HARARE- The International Organization for Migration (IOM) Zimbabwe this week marks the return of over 200 000 Migrant returnees since the onset of the COVID-19 pandemic in March 2020. The Migrants, mostly from the SADC region, were heavily impacted by COVID-19 within their host countries due to loss of jobs and sources of livelihoods following the enforcement of COVID-19 prevention and mitigation measures by governments. IOM supported the Government of Zimbabwe’s National COVID-19 emergency response by reaching most of these returnees with assistance through the different pillars (Coordination and Partnership, Risk Communication and Community Engagement (RCCE), disease surveillance, Points of Entry (PoEs), Infection Prevention and Control (IPC), Protection, Temporary Water Sanitation and Hygiene (WASH) and Reintegration Assistance.

IOM has presence at four (previously eight) PoEs across the country.
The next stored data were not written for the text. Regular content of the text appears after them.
Source: an optimization exercise on an open RTL-to-GDS flow (aim: small area and a short achievable clock period). Production flows keep margins and buffers that such runs may drop.
At most, simulation tests tie the RTL to the original design; equivalence was not proved.
The flow treats the clock pin as an ideal source. Dropping or thinning the clock tree relies on that and would not hold on a real chip.

## run A
## fehel_flit_rx
module fehel_flit_rx (
    input  wire        clk,
    input  wire        rst,
    input  wire        in_valid,
    input  wire [63:0] in_data,
    output reg         res_valid,
    output reg         res_crc_ok,
    output wire        res_ctrl,
    output wire [3:0]  res_err,        
    output wire [4:0]  res_msgs,
    output wire [19:0] res_vc_slots,   
    output wire [11:0] res_fseq,
    output wire [11:0] res_fack
);
Size in the first run: about 1500 cells after synthesis, roughly 160 flip-flops, ~120 I/O pins, roughly 0.015 mm² of cells after synthesis.
clock: 12.0 ns
lec_check: 0
cap_margin: 20
core_margin: 2
core_utilization: 40
slew_margin: 20
standard.sh (not shown) runs the stock make flow with config.mk's settings and CLKGATE_MAP_FILE= SYNTH_SCRIPT=/design/flow/synth_recipe.tcl, a recipe that flattens the netlist after the stock synthesis.
==> flow/flow/run.sh <==
#!/bin/bash
# Standard layout, with a plain buffer (buf_1) on every port, and timing
# repair aiming for a setup slack margin.
set -euo pipefail
bash standard.sh "BUFFER_PORTS_ARGS=-buffer_cell sky130_fd_sc_hd__buf_1" SETUP_SLACK_MARGIN=8.8 finish > make_finish.log 2>&1
Modified inputs, run B compared to run A
==> flow/flow/run.sh <==
#!/bin/bash
# Standard layout, with a plain buffer (buf_1) on every port instead of the
# default port buffer cell.
set -euo pipefail
bash standard.sh "BUFFER_PORTS_ARGS=-buffer_cell sky130_fd_sc_hd__buf_1" finish > make_finish.log 2>&1
### Flow results
Run B completed end to end with timing, DRC and antenna clean. Run B against run A: core utilization now smaller; non-clock buffer count fell by 130.
## Diff of input files: run C against run B
==> flow/run.sh (new file) <==
#!/bin/bash
# synth_recipe.tcl (not shown) runs the flow's synth.tcl, then flattens the netlist and writes it again
# the make line also repeats each setting of config.mk as NAME=value (left out here)
make -C /OpenROAD-flow-scripts/flow DESIGN_CONFIG=/design/flow/config.mk WORK_HOME=/design/flow/orfs CLKGATE_MAP_FILE= SYNTH_SCRIPT=/design/flow/synth_recipe.tcl finish
removed: flow/flow/run.sh
removed: flow/standard.sh
[summary]
Run C went all the way through the flow, and no timing, DRC or antenna check failed.
Run C ended up with sky130_fd_sc_hd__clkdlybuf4s50_1 as its critical-path cell with the highest stage delay; run B ended up with sky130_fd_sc_hd__buf_4.
res_msgs[2] as the capture point of the critical path was reported by run C, and beat[5] by run B.
Looking at category of the most critical setup path, the register to output port result is from run C; the input port to register one comes from run B.
Looking at global routing usage on met2, run C sits above run B.
Compared with run B, in run C post-synthesis share of cell area spent on full adders, half adders and majority gates shows no meaningful change, multi-input logic area roughly the same, final worst slack saw an increase.
Compared with run B, run C improves fmax.
In the final reports, the cell area of run C is larger than that of run B.
Average detailed-routed wire length per instance | run C above run B
After synthesis and placement, the instance count of run C is above that of run B.

Another version of the RTL of fehel_flit_rx (not shown whole).
Size: roughly 1,500 cells after synthesis, ~160 flip-flops, ~120 I/O pins, roughly 0.015 mm^2 of cells after synthesis.
clock: 12.0 ns
lec_check: 0
cap_margin: 20
core_margin: 2
core_utilization: 55
slew_margin: 20
==> flow/flow/run.sh <==
#!/bin/bash
# Layout: the standard ORFS flow (standard.sh), with these changes:
#  - every port gets a plain buf_1 as its port buffer;
#  - clock tree: two short levels of clock buffers (flow/cts_manual.tcl,
#    8 leaf buffers under 4 root buffers);
#  - the timing repair after CTS and after global routing aims for a setup
#    slack margin of 8.85 ns.
#  Placement settings: none. Repair settings: none.
# Each make call's output goes to its own make_*.log; ORFS keeps each tool's
# log under orfs/logs/.
set -euo pipefail
H=$PWD
B="BUFFER_PORTS_ARGS=-buffer_cell sky130_fd_sc_hd__buf_1"
C="PRE_CTS_TCL=$H/flow/cts_manual.tcl"
bash standard.sh "$B" "$C" synth > make_synth.log 2>&1
bash standard.sh "$B" "$C"  floorplan place > make_place.log 2>&1
bash standard.sh "$B" "$C"  SETUP_SLACK_MARGIN=8.85  cts > make_cts.log 2>&1
bash standard.sh "$B" "$C"  SETUP_SLACK_MARGIN=8.85  finish > make_finish.log 2>&1
Other scripts of this flow, unchanged in this note and not shown: flow/flow/cts_manual.tcl
Next try:
--- a/flow/flow/run.sh
+++ b/flow/flow/run.sh
@@ -7,2 +7,2 @@
-#    slack margin of 8.85 ns.
-#  Placement settings: none. Repair settings: none.
+#    slack margin of 8.75 ns.
+#  Placement settings: PLACE_DENSITY=0.7 GPL_ROUTABILITY_DRIVEN=0. Repair settings: none.
@@ -16,3 +16,3 @@
-bash standard.sh "$B" "$C"  floorplan place > make_place.log 2>&1
-bash standard.sh "$B" "$C"  SETUP_SLACK_MARGIN=8.85  cts > make_cts.log 2>&1
-bash standard.sh "$B" "$C"  SETUP_SLACK_MARGIN=8.85  finish > make_finish.log 2>&1
+bash standard.sh "$B" "$C" PLACE_DENSITY=0.7 GPL_ROUTABILITY_DRIVEN=0 floorplan place > make_place.log 2>&1
+bash standard.sh "$B" "$C" PLACE_DENSITY=0.7 GPL_ROUTABILITY_DRIVEN=0 SETUP_SLACK_MARGIN=8.75  cts > make_cts.log 2>&1
+bash standard.sh "$B" "$C" PLACE_DENSITY=0.7 GPL_ROUTABILITY_DRIVEN=0 SETUP_SLACK_MARGIN=8.75  finish > make_finish.log 2>&1
What happened: The changed run finished with timing, DRC and antenna clean. Synthesized area is unchanged. Global-route usage goes down by 4.5 points. First-iteration DRC count goes up by 34%. Routed wire length goes down by 11%. Critical path depth goes up by 7. Hold slack degrades by 0.0038 ns.
In every run of this note, the design's own scripts or RTL, not TritonCTS, make the clock network.

Setup of red:
Another version of the RTL of fehel_flit_rx (not shown whole).
Size in the first run: ~1400 cells after synthesis, ~15000 um^2 of cells after synthesis.
// fehel_flit_rx
module fehel_flit_rx (
    input  wire        clk,
    input  wire        rst,
    input  wire        in_valid,
    input  wire [63:0] in_data,
    output reg         res_valid,
    output reg         res_crc_ok,
    output wire        res_ctrl,
    output wire [3:0]  res_err,        
    output wire [4:0]  res_msgs,
    output wire [19:0] res_vc_slots,   
    output wire [11:0] res_fseq,
    output wire [11:0] res_fack
);
    reg  [63:0] u;
    wire [63:0] m_u;
    wire x64 = u[0] ^ u[63];
    wire x65 = u[39] ^ u[59];
    wire x66 = u[46] ^ u[53];
    wire x67 = u[47] ^ u[54];
    wire x68 = u[45] ^ u[52];
    wire x69 = u[4] ^ u[58];
    wire x70 = u[21] ^ u[26];
    wire x71 = u[9] ^ u[44];
    wire x72 = u[8] ^ u[43];
    wire x73 = u[22] ^ u[27];
    wire x74 = u[51] ^ u[56];
    wire x75 = u[41] ^ u[61];
    wire x76 = u[18] ^ u[32];
    wire x77 = u[20] ^ u[34];
  ...
export LEC_CHECK = 0
export CAP_MARGIN = 20
export CORE_MARGIN = 2
export CORE_UTILIZATION = 55
export SLEW_MARGIN = 20
create_clock -name core_clock -period 12.0 [get_ports {clk}]
==> flow/flow/run.sh <==
#!/bin/bash
# Layout: the standard ORFS flow (standard.sh), with these changes:
#  - every port gets a plain buf_1 as its port buffer;
#  - clock tree: two short levels of clock buffers (flow/cts_manual.tcl);
#  - the timing repair after CTS and after global routing aims for a setup
#    slack margin of 8.75 ns. Extra settings: 
# Each make call's output goes to its own make_*.log; ORFS keeps each tool's
# log under orfs/logs/.
set -euo pipefail
H=$PWD
B="BUFFER_PORTS_ARGS=-buffer_cell sky130_fd_sc_hd__buf_1"
C="PRE_CTS_TCL=$H/flow/cts_manual.tcl"
bash standard.sh "$B" "$C" synth > make_synth.log 2>&1
bash standard.sh "$B" "$C" floorplan place > make_place.log 2>&1
bash standard.sh "$B" "$C" SETUP_SLACK_MARGIN=8.75  cts > make_cts.log 2>&1
bash standard.sh "$B" "$C" SETUP_SLACK_MARGIN=8.75  finish > make_finish.log 2>&1
==> flow/flow/cts_manual.tcl <==
# Sourced by ORFS's cts.tcl as PRE_CTS_TCL. Replaces clock_tree_synthesis
# with a short two-level clock tree: the registers are split by location
# into NLEAF groups of equal size (halving by x, then by y, ...), each driven
# by a leaf clock buffer at the group's centre; the leaf buffers are split
# the same way into NROOT groups, each driven by a root clock buffer at its
# centre. The clock port feeds only the NROOT root buffers, and every
# register sees exactly one root and one leaf buffer.

proc mcts_split { items n } {
  set groups [list $items]
  set axis 0
  while { [llength $groups] < $n } {
    set ng {}
    foreach g $groups {
      set s [lsort -integer -index $axis $g]
      set h [expr { [llength $s] / 2 }]
      lappend ng [lrange $s 0 [expr { $h - 1 }]] [lrange $s $h end]
    }
    set groups $ng
    set axis [expr { 1 - $axis }]
  }
  return $groups
}

proc mcts_drive { block master name in_net group } {
  # group: list of {x y iterm}; returns {cx cy A-iterm}
  set sx 0; set sy 0
  foreach s $group { incr sx [lindex $s 0]; incr sy [lindex $s 1] }
  set n [llength $group]
  set cx [expr { $sx / $n }]
  set cy [expr { $sy / $n }]
  set inst [odb::dbInst_create $block $master $name]
  set net [odb::dbNet_create $block "${name}_net"]
  $net setSigType CLOCK
  [$inst findITerm X] connect $net
  foreach s $group {
    set it [lindex $s 2]
    $it disconnect
    $it connect $net
  }
  $inst setLocation [expr { $cx - [$master getWidth] / 2 }] [expr { $cy - [$master getHeight] / 2 }]
  $inst setPlacementStatus PLACED
  set a [$inst findITerm A]
  $a connect $in_net
  puts "manual_cts: $name drives $n pins at ($cx, $cy)"
  return [list $cx $cy $a]
}

proc manual_cts { } {
  set nleaf 16
  set nroot 4
  if { [info exists ::env(MCTS_NLEAF)] } { set nleaf $::env(MCTS_NLEAF) }
  if { [info exists ::env(MCTS_NROOT)] } { set nroot $::env(MCTS_NROOT) }
  set block [ord::get_db_block]
  set db [ord::get_db]
  set leafcell sky130_fd_sc_hd__clkbuf_8
  set rootcell sky130_fd_sc_hd__clkbuf_16
  if { [info exists ::env(MCTS_LEAF)] } { set leafcell $::env(MCTS_LEAF) }
  if { [info exists ::env(MCTS_ROOT)] } { set rootcell $::env(MCTS_ROOT) }
  set leafm [$db findMaster $leafcell]
  set rootm [$db findMaster $rootcell]
  set clk_net [$block findNet clk]
  set sinks {}
  foreach it [$clk_net getITerms] {
    set bb [[$it getInst] getBBox]
    lappend sinks [list [expr { ([$bb xMin] + [$bb xMax]) / 2 }] \
                        [expr { ([$bb yMin] + [$bb yMax]) / 2 }] $it]
  }
  set leaves {}
  set k 0
  foreach g [mcts_split $sinks $nleaf] {
    lappend leaves [mcts_drive $block $leafm "clkbuf_leaf_$k" $clk_net $g]
    incr k
  }
  set k 0
  foreach g [mcts_split $leaves $nroot] {
    mcts_drive $block $rootm "clkbuf_root_$k" $clk_net $g
    incr k
  }
  $clk_net setSigType CLOCK
  set_propagated_clock [all_clocks]
}

rename clock_tree_synthesis orig_clock_tree_synthesis
proc clock_tree_synthesis { args } {
  manual_cts
}
red completed every stage of the flow, and the final layout passed the timing, design-rule and antenna checks.
> inputs changed (red -> blue)
==> flow/flow/run.sh <==
#!/bin/bash
# Layout: the standard ORFS flow (standard.sh), with these changes:
#  - every port gets a plain buf_1 as its port buffer;
#  - clock tree: two short levels of clock buffers (flow/cts_manual.tcl);
#  - the timing repair after CTS and after global routing aims for a setup
#    slack margin of 8.8 ns; extra settings: "SETUP_MOVE_SEQUENCE=unbuffer,sizeup,swap" RECOVER_POWER=100
# Each make call's output goes to its own make_*.log; ORFS keeps each tool's
# log under orfs/logs/.
set -euo pipefail
H=$PWD
B="BUFFER_PORTS_ARGS=-buffer_cell sky130_fd_sc_hd__buf_1"
C="PRE_CTS_TCL=$H/flow/cts_manual.tcl"
bash standard.sh "$B" "$C" synth > make_synth.log 2>&1
bash standard.sh "$B" "$C" floorplan place > make_place.log 2>&1
bash standard.sh "$B" "$C" SETUP_SLACK_MARGIN=8.8 "SETUP_MOVE_SEQUENCE=unbuffer,sizeup,swap" RECOVER_POWER=100 cts > make_cts.log 2>&1
bash standard.sh "$B" "$C" SETUP_SLACK_MARGIN=8.8 "SETUP_MOVE_SEQUENCE=unbuffer,sizeup,swap" RECOVER_POWER=100 finish > make_finish.log 2>&1
-- flow/flow/cts_manual.tcl --
<<< red, line 48

proc manual_cts { } {
  set nleaf 16
  set nroot 4
  if { [info exists ::env(MCTS_NLEAF)] } { set nleaf $::env(MCTS_NLEAF) }
  if { [info exists ::env(MCTS_NROOT)] } { set nroot $::env(MCTS_NROOT) }
  set block [ord::get_db_block]
  set db [ord::get_db]
  set leafcell sky130_fd_sc_hd__clkbuf_8
  set rootcell sky130_fd_sc_hd__clkbuf_16
  if { [info exists ::env(MCTS_LEAF)] } { set leafcell $::env(MCTS_LEAF) }
  if { [info exists ::env(MCTS_ROOT)] } { set rootcell $::env(MCTS_ROOT) }
  set leafm [$db findMaster $leafcell]
  set rootm [$db findMaster $rootcell]
  set clk_net [$block findNet clk]
  set sinks {}
>>> blue, line 48

proc manual_cts { } {
  set nleaf 8
  set nroot 2
  if { [info exists ::env(MCTS_NLEAF)] } { set nleaf $::env(MCTS_NLEAF) }
  if { [info exists ::env(MCTS_NROOT)] } { set nroot $::env(MCTS_NROOT) }
  set block [ord::get_db_block]
  set db [ord::get_db]
  set master [$db findMaster sky130_fd_sc_hd__clkbuf_16]
  set clk_net [$block findNet clk]
  set sinks {}
<<< red, line 70
  set k 0
  foreach g [mcts_split $sinks $nleaf] {
    lappend leaves [mcts_drive $block $leafm "clkbuf_leaf_$k" $clk_net $g]
    incr k
  }
  set k 0
  foreach g [mcts_split $leaves $nroot] {
    mcts_drive $block $rootm "clkbuf_root_$k" $clk_net $g
    incr k
  }
>>> blue, line 65
  set k 0
  foreach g [mcts_split $sinks $nleaf] {
    lappend leaves [mcts_drive $block $master "clkbuf_leaf_$k" $clk_net $g]
    incr k
  }
  set k 0
  foreach g [mcts_split $leaves $nroot] {
    mcts_drive $block $master "clkbuf_root_$k" $clk_net $g
    incr k
  }
Results
- blue had finished all stages when the layout checks came back failing, citing max-capacitance violations, max-slew violations.
- Going from red to blue, final worst hold slack grows by 0.016 ns.
- blue: sequential fraction of total cell area 0.27 points above red
- Re fraction of standard cell area in multi-input logic: red was lower than blue.
- Reported for red and blue, number of hold-repair buffers added at the cts stage turned out identical to the last digit.
The following lists how green was set up differently from blue:
==> flow/flow/run.sh <==
#!/bin/bash
# Layout: the standard ORFS flow (standard.sh), with these changes:
#  - every port gets a plain buf_1 as its port buffer;
#  - clock tree: two short levels of clock buffers (flow/cts_manual.tcl);
#  - the timing repair after CTS and after global routing aims for a setup
#    slack margin of 8.7 ns. Extra settings: 
# Each make call's output goes to its own make_*.log; ORFS keeps each tool's
# log under orfs/logs/.
set -euo pipefail
H=$PWD
B="BUFFER_PORTS_ARGS=-buffer_cell sky130_fd_sc_hd__buf_1"
C="PRE_CTS_TCL=$H/flow/cts_manual.tcl"
bash standard.sh "$B" "$C" synth > make_synth.log 2>&1
bash standard.sh "$B" "$C" floorplan place > make_place.log 2>&1
bash standard.sh "$B" "$C" SETUP_SLACK_MARGIN=8.7  cts > make_cts.log 2>&1
bash standard.sh "$B" "$C" SETUP_SLACK_MARGIN=8.7  finish > make_finish.log 2>&1
-- flow/config.mk --
<<< blue, line 8
export CAP_MARGIN = 20
export CORE_MARGIN = 2
export CORE_UTILIZATION = 55
export SLEW_MARGIN = 20
>>> green, line 8
export CAP_MARGIN = 20
export CORE_MARGIN = 2
export CORE_UTILIZATION = 65
export SLEW_MARGIN = 20
### Flow results
green reached the end of the flow, and the finished layout is clean on the timing, design-rule and antenna checks.
Taking blue as the reference, in green sum of routed wire length over all layers now sits lower; worst reg2reg path depth now sits lower; fraction of met3 tracks used by global routing now sits higher.
Against blue, green reports a peak fanout along the critical path that is lower.
green vs blue — share of the final layout cell area in sequential cells rose 0.18 points.
The fraction of met1 tracks used by global routing of green is higher than that of blue.
Relative to blue, endpoint arrival time on the critical path has decreased by 2.65 ns in green.
Re number of distinct library cells after synthesis: no difference whatsoever between green and blue.
The critical-path cell with the highest stage delay comes out xnor2_1 in one run and clkbuf_1 in the other, namely in green and blue respectively.
green vs blue — via count climbed by a few percent
Inputs modified between green and orange:
==> flow/flow/run.sh <==
#!/bin/bash
# Layout: the standard ORFS flow (standard.sh), with these changes:
#  - every port gets a plain buf_1 as its port buffer;
#  - clock tree: two short levels of clock buffers (flow/cts_manual.tcl);
#  - the timing repair after CTS and after global routing aims for a setup
#    slack margin of 8.7 ns. Extra settings: REMOVE_ABC_BUFFERS=1
#  - after floorplan, ABC's buffers are removed and upsized cells set back
#    to drive strength 1 (flow/downsize.tcl).
# Each make call's output goes to its own make_*.log; ORFS keeps each tool's
# log under orfs/logs/.
set -euo pipefail
H=$PWD
B="BUFFER_PORTS_ARGS=-buffer_cell sky130_fd_sc_hd__buf_1"
C="PRE_CTS_TCL=$H/flow/cts_manual.tcl"
D="POST_FLOORPLAN_TCL=$H/flow/downsize.tcl"
bash standard.sh "$B" "$C" "$D" synth > make_synth.log 2>&1
bash standard.sh "$B" "$C" "$D" REMOVE_ABC_BUFFERS=1 floorplan place > make_place.log 2>&1
bash standard.sh "$B" "$C" "$D" SETUP_SLACK_MARGIN=8.7 REMOVE_ABC_BUFFERS=1 cts > make_cts.log 2>&1
bash standard.sh "$B" "$C" "$D" SETUP_SLACK_MARGIN=8.7 REMOVE_ABC_BUFFERS=1 finish > make_finish.log 2>&1
==> flow/flow/downsize.tcl (new file) <==
# Sourced as POST_FLOORPLAN_TCL: put every combinational cell that synthesis
# upsized back to its smallest drive strength (_1), so that the later timing
# repair sizes up only the cells on paths that need it. Registers, clock
# cells and physical cells are left as they are.
set n 0
foreach inst [get_cells *] {
  set m [get_property $inst ref_name]
  if { ![regexp {^sky130_fd_sc_hd__([a-z0-9]+)_([0-9]+)$} $m -> base drive] } { continue }
  if { $drive == 1 || [string match "*df*" $base] || [string match "clk*" $base] \
       || [string match "tap*" $base] || [string match "*fill*" $base] \
       || [string match "*decap*" $base] || [string match "conb" $base] } { continue }
  set target [get_lib_cells -quiet */sky130_fd_sc_hd__${base}_1]
  if { [llength $target] == 0 } { continue }
  replace_cell $inst [lindex $target 0]
  incr n
}
puts "downsize: $n cells set to drive strength 1"
-- flow/config.mk --
<<< green, line 8
export CAP_MARGIN = 20
export CORE_MARGIN = 2
export CORE_UTILIZATION = 65
export SLEW_MARGIN = 20
>>> orange, line 8
export CAP_MARGIN = 20
export CORE_MARGIN = 2
export CORE_UTILIZATION = 55
export SLEW_MARGIN = 20
==> comparison <==
[compare] base=green new=orange: number of filler instances in the final layout went up by 687, worst setup slack went down by 0.042 ns, cell area reported after detailed placement went up by 64 um^2.
orange vs green, instance count: orange higher
orange falls short of green in design area.
Capture point of the critical path = u[39]$_DFFE_PP_: orange; capture point of the critical path = u[18]$_DFFE_PP_: green
Function was not checked in any run of this note: the RTL went through the layout flow alone. In every run of this note, the design's own scripts or RTL, not TritonCTS, make the clock network.

-- separate check: timing with driven ports --
No port has a modelled driver above. Below, the same layouts with a new extraction and two added sets of constraints.
Step 1 assumes that a clkbuf_16 drives the clock port and a buf_2 every other input.
Step 2, shift: input delay + t, output delay - t, t = (earliest + latest rising clock arrival at the registers) / 2. This alone moves slack from input paths to output paths.
a / b / c = ideal ports / drivers / drivers and shift; a / b = the first two.
run	shift t [ns]	slack for setup (ns)	worst slew at a driven data input, ns	cell pins on the clock port's net
run A	0.518	8.567 / 8.512 / 8.402	0.04	1
run B	0.514	8.136 / 8.168 / 7.654	0.04	1
run C	0.522	8.155 / 8.097 / 7.875	0.06	1
the first run of note 2	0.403	8.751 / 8.634 / 8.557	0.05	4
the second run of note 2	0.411	8.658 / 8.639 / 8.492	0.06	4
red	0.412	8.647 / 8.646 / 8.591	0.04	4
blue	0.398	5.901 / 5.947 / 5.548	0.04	2
green	0.391	8.648 / 8.637 / 8.458	0.04	2
orange	0.402	8.607 / 8.606 / 8.386	0.05	2
The setup slack of run B, which loses most, moves by +0.032 ns with the drivers and by -0.482 ns with both steps.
At each of these border posts, IOM established isolation facilities with a total of 17 dedicated health personnel providing basic health care services and 24 enumerators registering and profiling returnees. IOM also supported 29 COVID-19 quarantine sites and installed 108 handwashing stations at PoEs and surrounding areas to promote adherence to COVID-19 infection prevention and control measures. IOM has to date distributed hundreds of thousands of articles of Personal Protective Equipment (PPE) for both frontline border officials and returning migrants and reached over 180 000 migrants through Risk Communication and Engagement campaigns. 1390 Migrants and front-line officials have benefitted from Mental Health and Psychosocial services (MHPSS) provided in collaboration with Ministry of Public Service, Labour and Social Welfare at border level.  To cater to the immediate needs of vulnerable migrants 4430 non-food item, 5610 hygiene, 2410 menstrual hygiene management and 2725 agricultural kits have been distributed. IOM has also provided 2665 beneficiaries with onward transportation from the borders to various destinations across the country. To address the socio-economic impact of COVID-19, 4877 beneficiaries have been reached with cash-based assistance and 1226 returning migrants and others in their communities have been provided with Conservation Agriculture Gardening Skills Training. These interventions have been made possible through the support of government and funding support of dedicated donors.

To continue with activities to strengthen COVID-19 preparedness and response capacities well into 2021 and to promote socio-economic reintegration through self-employment, community income projects and livelihood activities, IOM Zimbabwe’s 2021 Crisis Response Plan was recently launched. The overall appeal for US$38.9 million and targeting over 1.7 million beneficiaries, provides an overview of planned activities and funding requirements to respond to the evolving needs and aspirations of those impacted by, or at risk of, crisis and displacement. Of this funding at least US$10 million will be earmarked to address the socio-economic impact of COVID-19 on migrant returnees.

Marking the milestone of 200 000 returns, IOM Zimbabwe Chief of Mission Mario Lito Malanca acknowledged that the number of returnees far exceeded projections and demonstrates the massive impact that the COVID-19 pandemic has had and will continue to have on the region. “While the level of support we and our partners have provided Migrant returnees is commendable, we must remember that they [migrants] are returning to communities that are often ill-equipped to accommodate them. We must, as a matter of urgency, consider and implement interventions that will cushion returning migrants from the negative socio-economic impact of the COVID-19 pandemic while providing for sustainable livelihoods for themselves and their home communities. Without these measures, we will see many falling deeper into crisis, resorting to negative copying mechanisms, and possibly being forced to migrate once again through irregular means,” Malanca said.